En septiembre pasado murió Inge Feltrinell­i (1930-2018), fotógrafa y editora mítica y a quien no es necesario presentar. La conocí en persona en casa del arquitecto Eduardo Terrazas, aunque su figura no me era ajena ya que había visto su trabajo expuesto en una librería en Barcelona y porque Jorge Herralde, su amigo, me había hablado acerca de ella y de la fraternida­d que los unía. Recuerdo que al mencionarl­e a Inge la fotografía que tomó de Ernest Hemingway borracho le comenté: “Así me veo yo cuando llego a casa, sólo me falta la fama, y ser rubio”. Debí parecerle agradable pues charló conmigo unos minutos y me obsequió el único libro suyo que llevaba y el cual aun conservo como símbolo de aquella noche entre escritores y amigos. Hoy que vuelvo a mirar esta fotografía me digo: “Te mientes a ti mismo, aunque fueras famoso y rubio te verías mucho peor que Hemingway ebrio”. Esta remembranz­a me ha llevado a recordar mi amistad con Jorge Herralde, editor histórico y dueño de una picardía sosegada y una mordacidad que develan a un editor y hombre sabio (él sí letrado). Fue una lástima que nos conociéram­os en mis años salvajes y que yo me hubiera dejado guiar por mis vicios majaderos de los cuales, además, no me avergüenzo. Me compunge haber podido ser descortés y que también algunas voces hayan tejido una barrera de malentendi­dos en aquella buena amistad entre escritor y editor. Sí, me incomoda, pero los sillones son para sentarse y uno no puede dejar de ser lo que es. Por lo demás yo soy un verdadero hijo del sol.

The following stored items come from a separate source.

[config.mk]
export PLATFORM = sky130hd
export DESIGN_NAME = alu_sequencer
export DESIGN_NICKNAME = d
export VERILOG_FILES = /design/src/rtl/alu_sequencer.sv
export SDC_FILE = /design/constraint.sdc
export NUM_CORES = 1
export LEC_CHECK = 0
export ABC_AREA = 1
export CORE_MARGIN = 2
export CORE_UTILIZATION = 25
export DETAILED_ROUTE_END_ITERATION = 10
export DONT_BUFFER_PORTS = 1
export GPL_TIMING_DRIVEN = 0
export HOLD_SLACK_MARGIN = 0.08
export PLACE_DENSITY = 0.41
export SKIP_CTS_REPAIR_TIMING = 1
export SLEW_MARGIN = 20
export SYNTH_ARGS = -nofsm -noshare
export SYNTH_HDL_FRONTEND = slang
export SYNTH_SLANG_ARGS = --single-unit
[constraint.sdc]
create_clock -name i_Clk -period 7.7 [get_ports i_Clk]
set_clock_uncertainty 0.05 [all_clocks]
set_input_delay 1.155 -clock i_Clk [delete_from_list [all_inputs] [get_ports i_Clk]]
set_output_delay 1.155 -clock i_Clk [all_outputs]
set_load 0.02 [all_outputs]
[src/rtl/alu_sequencer.sv]
`default_nettype none
// ============================================================================
//  Module   : alu_sequencer
//  Brief    : Single-command bus initiator for the ArgonALU. Writes operands,
//             opcode and optional flags preload, then reads Y and flags back.
//  Revision : 1.0  initial release
// ============================================================================
module alu_sequencer #(
    parameter int WORDSIZE = 16,
    parameter int OPW      = 4
) (
    input  logic                i_Clk,
    input  logic                i_Reset,
    input  logic                i_cmdValid,
    output logic                o_cmdReady,
    input  logic [WORDSIZE-1:0] i_cmdA,
    input  logic [WORDSIZE-1:0] i_cmdB,
    input  logic [OPW-1:0]      i_cmdOp,
    input  logic                i_cmdWrF,
    input  logic [WORDSIZE-1:0] i_cmdFlags,
    output logic                o_rspValid,
    input  logic                i_rspReady,
    output logic [WORDSIZE-1:0] o_rspY,
    output logic [WORDSIZE-1:0] o_rspFlags,
    output logic                o_rspErr,
    output logic [WORDSIZE-1:0] o_busData,
    output logic                o_busValid,
    input  logic [WORDSIZE-1:0] i_busData,
    input  logic                i_busValid,
    output logic                o_latchA,
    output logic                o_latchB,
    output logic                o_latchF,
    output logic                o_latchOp,
    output logic                o_outputY,
    output logic                o_outputF
);

    localparam logic [2:0] c_IDLE  = 3'd0;
    localparam logic [2:0] c_WR_F  = 3'd1;
    localparam logic [2:0] c_WR_A  = 3'd2;
    localparam logic [2:0] c_WR_B  = 3'd3;
    localparam logic [2:0] c_WR_OP = 3'd4;
    localparam logic [2:0] c_EXEC  = 3'd5;
    localparam logic [2:0] c_RD_F  = 3'd6;
    localparam logic [2:0] c_RESP  = 3'd7;

    logic [2:0]          r_state;
    logic [2:0]          w_next_state;
    logic                w_accept;
    logic [WORDSIZE-1:0] r_cmd_a;
    logic [WORDSIZE-1:0] r_cmd_b;
    logic [WORDSIZE-1:0] r_cmd_flags;
    logic [OPW-1:0]      r_cmd_op;
    logic [WORDSIZE-1:0] r_rsp_y;
    logic [WORDSIZE-1:0] r_rsp_flags;
    logic                r_rsp_err;

    assign w_accept = i_cmdValid && (r_state == c_IDLE);

    // Writes run back-to-back: any bus-valid gap lets the ALU recompute flags.
    always_comb begin
        w_next_state = r_state;
        case (r_state)
            c_IDLE:  if (i_cmdValid) w_next_state = i_cmdWrF ? c_WR_F : c_WR_A;
            c_WR_F:  w_next_state = c_WR_A;
            c_WR_A:  w_next_state = c_WR_B;
            c_WR_B:  w_next_state = c_WR_OP;
            c_WR_OP: w_next_state = c_EXEC;
            c_EXEC:  w_next_state = c_RD_F;
            c_RD_F:  w_next_state = c_RESP;
            c_RESP:  if (i_rspReady) w_next_state = c_IDLE;
            default: w_next_state = c_IDLE;
        endcase
    end

    always_ff @(posedge i_Clk or posedge i_Reset) begin
        if (i_Reset) begin
            r_state     <= c_IDLE;
            r_cmd_a     <= '0;
            r_cmd_b     <= '0;
            r_cmd_flags <= '0;
            r_cmd_op    <= '0;
            r_rsp_y     <= '0;
            r_rsp_flags <= '0;
            r_rsp_err   <= 1'b0;
        end else begin
            r_state <= w_next_state;
            if (w_accept) begin
                r_cmd_a     <= i_cmdA;
                r_cmd_b     <= i_cmdB;
                r_cmd_flags <= i_cmdFlags;
                r_cmd_op    <= i_cmdOp;
                r_rsp_err   <= 1'b0;
            end
            // Y must be taken in EXEC; flags move once bus valid is low.
            if (r_state == c_EXEC) begin
                r_rsp_y <= i_busData;
                if (!i_busValid) r_rsp_err <= 1'b1;
            end
            if (r_state == c_RD_F) begin
                r_rsp_flags <= i_busData;
                if (!i_busValid) r_rsp_err <= 1'b1;
            end
        end
    end

    always_comb begin
        o_busData = '0;
        case (r_state)
            c_WR_F:  o_busData = r_cmd_flags;
            c_WR_A:  o_busData = r_cmd_a;
            c_WR_B:  o_busData = r_cmd_b;
            c_WR_OP: o_busData = {{(WORDSIZE-OPW){1'b0}}, r_cmd_op};
            default: o_busData = '0;
        endcase
    end

    assign o_cmdReady = (r_state == c_IDLE);
    assign o_rspValid = (r_state == c_RESP);
    assign o_busValid = (r_state == c_WR_F) || (r_state == c_WR_A) ||
                        (r_state == c_WR_B) || (r_state == c_WR_OP);
    assign o_latchF   = (r_state == c_WR_F);
    assign o_latchA   = (r_state == c_WR_A);
    assign o_latchB   = (r_state == c_WR_B);
    assign o_latchOp  = (r_state == c_WR_OP);
    assign o_outputY  = (r_state == c_EXEC);
    assign o_outputF  = (r_state == c_RD_F);
    assign o_rspY     = r_rsp_y;
    assign o_rspFlags = r_rsp_flags;
    assign o_rspErr   = r_rsp_err;

endmodule
`default_nettype wire
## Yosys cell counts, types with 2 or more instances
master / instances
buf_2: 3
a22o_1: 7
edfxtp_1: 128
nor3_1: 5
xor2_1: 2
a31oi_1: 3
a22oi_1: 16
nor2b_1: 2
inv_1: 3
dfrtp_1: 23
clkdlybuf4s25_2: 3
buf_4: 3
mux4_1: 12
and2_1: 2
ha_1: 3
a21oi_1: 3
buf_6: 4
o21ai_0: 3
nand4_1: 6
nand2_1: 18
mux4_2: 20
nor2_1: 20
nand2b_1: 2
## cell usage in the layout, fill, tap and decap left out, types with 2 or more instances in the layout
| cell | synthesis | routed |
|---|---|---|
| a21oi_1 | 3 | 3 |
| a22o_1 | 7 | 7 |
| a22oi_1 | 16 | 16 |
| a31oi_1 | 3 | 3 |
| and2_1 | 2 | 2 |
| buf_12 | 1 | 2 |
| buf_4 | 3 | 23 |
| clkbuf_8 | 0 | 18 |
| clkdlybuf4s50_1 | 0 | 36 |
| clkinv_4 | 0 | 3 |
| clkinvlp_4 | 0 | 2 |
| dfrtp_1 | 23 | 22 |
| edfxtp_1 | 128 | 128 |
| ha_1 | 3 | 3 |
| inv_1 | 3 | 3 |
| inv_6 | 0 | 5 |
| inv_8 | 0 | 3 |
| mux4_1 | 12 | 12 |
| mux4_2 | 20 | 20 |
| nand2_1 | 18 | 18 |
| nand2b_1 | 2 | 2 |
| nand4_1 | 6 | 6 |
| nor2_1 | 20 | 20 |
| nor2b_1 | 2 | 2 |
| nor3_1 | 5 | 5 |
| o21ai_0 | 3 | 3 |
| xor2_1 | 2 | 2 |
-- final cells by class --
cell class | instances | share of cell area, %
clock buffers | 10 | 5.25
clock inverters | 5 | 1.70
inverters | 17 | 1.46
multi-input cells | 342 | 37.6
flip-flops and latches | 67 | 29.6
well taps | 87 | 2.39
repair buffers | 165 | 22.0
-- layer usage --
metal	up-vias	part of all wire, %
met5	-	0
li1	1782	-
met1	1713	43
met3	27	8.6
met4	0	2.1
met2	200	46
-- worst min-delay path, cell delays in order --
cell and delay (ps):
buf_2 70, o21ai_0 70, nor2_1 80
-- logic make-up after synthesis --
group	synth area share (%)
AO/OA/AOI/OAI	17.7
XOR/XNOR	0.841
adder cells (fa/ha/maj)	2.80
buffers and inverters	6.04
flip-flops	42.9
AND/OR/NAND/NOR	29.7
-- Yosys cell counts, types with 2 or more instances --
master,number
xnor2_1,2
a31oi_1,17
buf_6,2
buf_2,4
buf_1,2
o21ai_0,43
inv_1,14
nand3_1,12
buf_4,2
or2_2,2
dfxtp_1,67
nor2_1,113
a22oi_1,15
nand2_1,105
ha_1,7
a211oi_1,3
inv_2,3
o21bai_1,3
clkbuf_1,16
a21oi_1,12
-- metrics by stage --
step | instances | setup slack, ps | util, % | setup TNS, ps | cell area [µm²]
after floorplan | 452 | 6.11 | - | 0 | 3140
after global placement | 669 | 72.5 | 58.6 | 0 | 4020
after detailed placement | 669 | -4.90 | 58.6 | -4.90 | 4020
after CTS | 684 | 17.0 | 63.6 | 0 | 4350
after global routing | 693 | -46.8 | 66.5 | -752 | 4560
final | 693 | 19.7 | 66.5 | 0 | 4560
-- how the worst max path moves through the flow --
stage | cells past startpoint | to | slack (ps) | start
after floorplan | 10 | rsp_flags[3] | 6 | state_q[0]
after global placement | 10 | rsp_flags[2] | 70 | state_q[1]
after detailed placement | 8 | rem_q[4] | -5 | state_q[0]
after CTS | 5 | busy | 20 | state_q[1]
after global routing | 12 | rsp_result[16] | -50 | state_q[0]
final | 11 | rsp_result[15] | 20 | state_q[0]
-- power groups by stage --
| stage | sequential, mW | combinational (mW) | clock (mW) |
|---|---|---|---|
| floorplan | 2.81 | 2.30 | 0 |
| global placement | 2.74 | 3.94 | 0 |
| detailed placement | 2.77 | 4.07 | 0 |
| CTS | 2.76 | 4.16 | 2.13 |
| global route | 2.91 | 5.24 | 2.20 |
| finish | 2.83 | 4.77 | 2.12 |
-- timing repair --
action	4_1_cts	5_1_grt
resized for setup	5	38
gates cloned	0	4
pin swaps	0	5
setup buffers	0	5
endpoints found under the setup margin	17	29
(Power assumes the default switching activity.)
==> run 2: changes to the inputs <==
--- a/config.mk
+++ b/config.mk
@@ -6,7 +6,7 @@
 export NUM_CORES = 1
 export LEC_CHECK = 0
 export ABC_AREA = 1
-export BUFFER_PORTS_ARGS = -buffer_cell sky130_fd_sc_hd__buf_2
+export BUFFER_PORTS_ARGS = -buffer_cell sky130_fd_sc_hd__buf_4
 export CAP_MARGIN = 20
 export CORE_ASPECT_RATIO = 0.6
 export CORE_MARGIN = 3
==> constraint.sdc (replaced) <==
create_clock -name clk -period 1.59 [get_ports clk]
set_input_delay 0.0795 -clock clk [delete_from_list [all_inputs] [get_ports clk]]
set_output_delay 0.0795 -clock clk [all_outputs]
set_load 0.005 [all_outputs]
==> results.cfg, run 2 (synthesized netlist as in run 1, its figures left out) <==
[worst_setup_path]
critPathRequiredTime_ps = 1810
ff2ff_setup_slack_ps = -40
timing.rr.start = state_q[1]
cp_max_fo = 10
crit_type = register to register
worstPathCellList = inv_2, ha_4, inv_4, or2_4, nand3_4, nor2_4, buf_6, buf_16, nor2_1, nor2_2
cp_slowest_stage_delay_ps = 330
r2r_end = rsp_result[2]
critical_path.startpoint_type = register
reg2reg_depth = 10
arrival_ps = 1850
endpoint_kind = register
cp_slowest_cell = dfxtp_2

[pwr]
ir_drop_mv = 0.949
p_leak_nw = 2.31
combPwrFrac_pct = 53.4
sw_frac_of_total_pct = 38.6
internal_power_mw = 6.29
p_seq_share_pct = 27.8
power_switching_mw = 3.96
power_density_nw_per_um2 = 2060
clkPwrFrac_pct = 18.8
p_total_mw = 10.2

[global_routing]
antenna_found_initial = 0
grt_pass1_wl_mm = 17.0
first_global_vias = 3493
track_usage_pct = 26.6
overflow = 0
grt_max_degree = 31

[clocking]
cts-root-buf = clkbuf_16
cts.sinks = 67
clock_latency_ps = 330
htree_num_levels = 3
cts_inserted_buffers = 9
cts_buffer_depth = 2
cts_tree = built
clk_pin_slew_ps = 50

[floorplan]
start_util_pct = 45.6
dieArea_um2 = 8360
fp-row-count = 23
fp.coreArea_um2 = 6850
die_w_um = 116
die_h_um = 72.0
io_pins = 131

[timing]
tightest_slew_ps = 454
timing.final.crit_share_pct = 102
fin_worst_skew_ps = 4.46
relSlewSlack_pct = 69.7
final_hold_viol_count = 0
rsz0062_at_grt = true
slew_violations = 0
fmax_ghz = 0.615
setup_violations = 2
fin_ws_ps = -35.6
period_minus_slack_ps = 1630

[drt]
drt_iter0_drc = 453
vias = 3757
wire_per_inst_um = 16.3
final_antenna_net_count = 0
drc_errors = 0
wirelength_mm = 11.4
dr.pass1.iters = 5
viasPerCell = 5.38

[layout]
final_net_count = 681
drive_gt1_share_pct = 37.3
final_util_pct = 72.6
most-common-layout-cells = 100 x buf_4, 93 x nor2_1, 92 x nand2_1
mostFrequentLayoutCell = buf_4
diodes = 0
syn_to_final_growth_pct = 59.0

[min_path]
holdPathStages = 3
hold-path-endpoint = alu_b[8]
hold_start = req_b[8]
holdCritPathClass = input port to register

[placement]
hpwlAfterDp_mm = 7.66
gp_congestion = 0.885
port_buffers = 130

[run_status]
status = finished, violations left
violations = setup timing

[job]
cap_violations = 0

He llegado a pensar que de ser estadounid­ense o europeo podría haber sido disruptivo y procaz sin que se me despreciar­a por ello. Los hijos del sol debemos aprender a comenzar todos los días, como bien he dicho antes. Quien busca el cobijo de los dioses puede quedarse esperando ya que lo más probable es que reciba un puntapié en el trasero. Ni siquiera los hijos del sol podemos esperar nada de los dioses. En Diálogos con Leucó, Cesare Pavese crea una conversaci­ón entre un padre y un hijo. El hijo temeroso llega a decir: “Yo le tengo miedo a los dioses. Son injustos”. El padre le responde atinadamen­te: “Si no fuera así, no serían dioses. ¿Cómo quieres que pase el tiempo alguien que no trabaja?” Esta charla se lee en el diálogo Los fuegos (traducción de Guillermo Fernández).

En su novela Perseguir la noche, una historia que narra simultánea­mente los periplos de la enfermedad y el dolor, a la par de los vaivenes nocturnos y literarios de los modernista­s mexicanos, Rafael Pérez Gay escribe en un pasaje que transcurre en un consultori­o médico: “La vanidad y el orgullo sirven para inventar personajes, en el camastro inventé un hombre sin miedo”. La vanidad y el orgullo nos permiten, a los hijos del sol, continuar peleando y desterrar el miedo en el país donde se muere todos los días.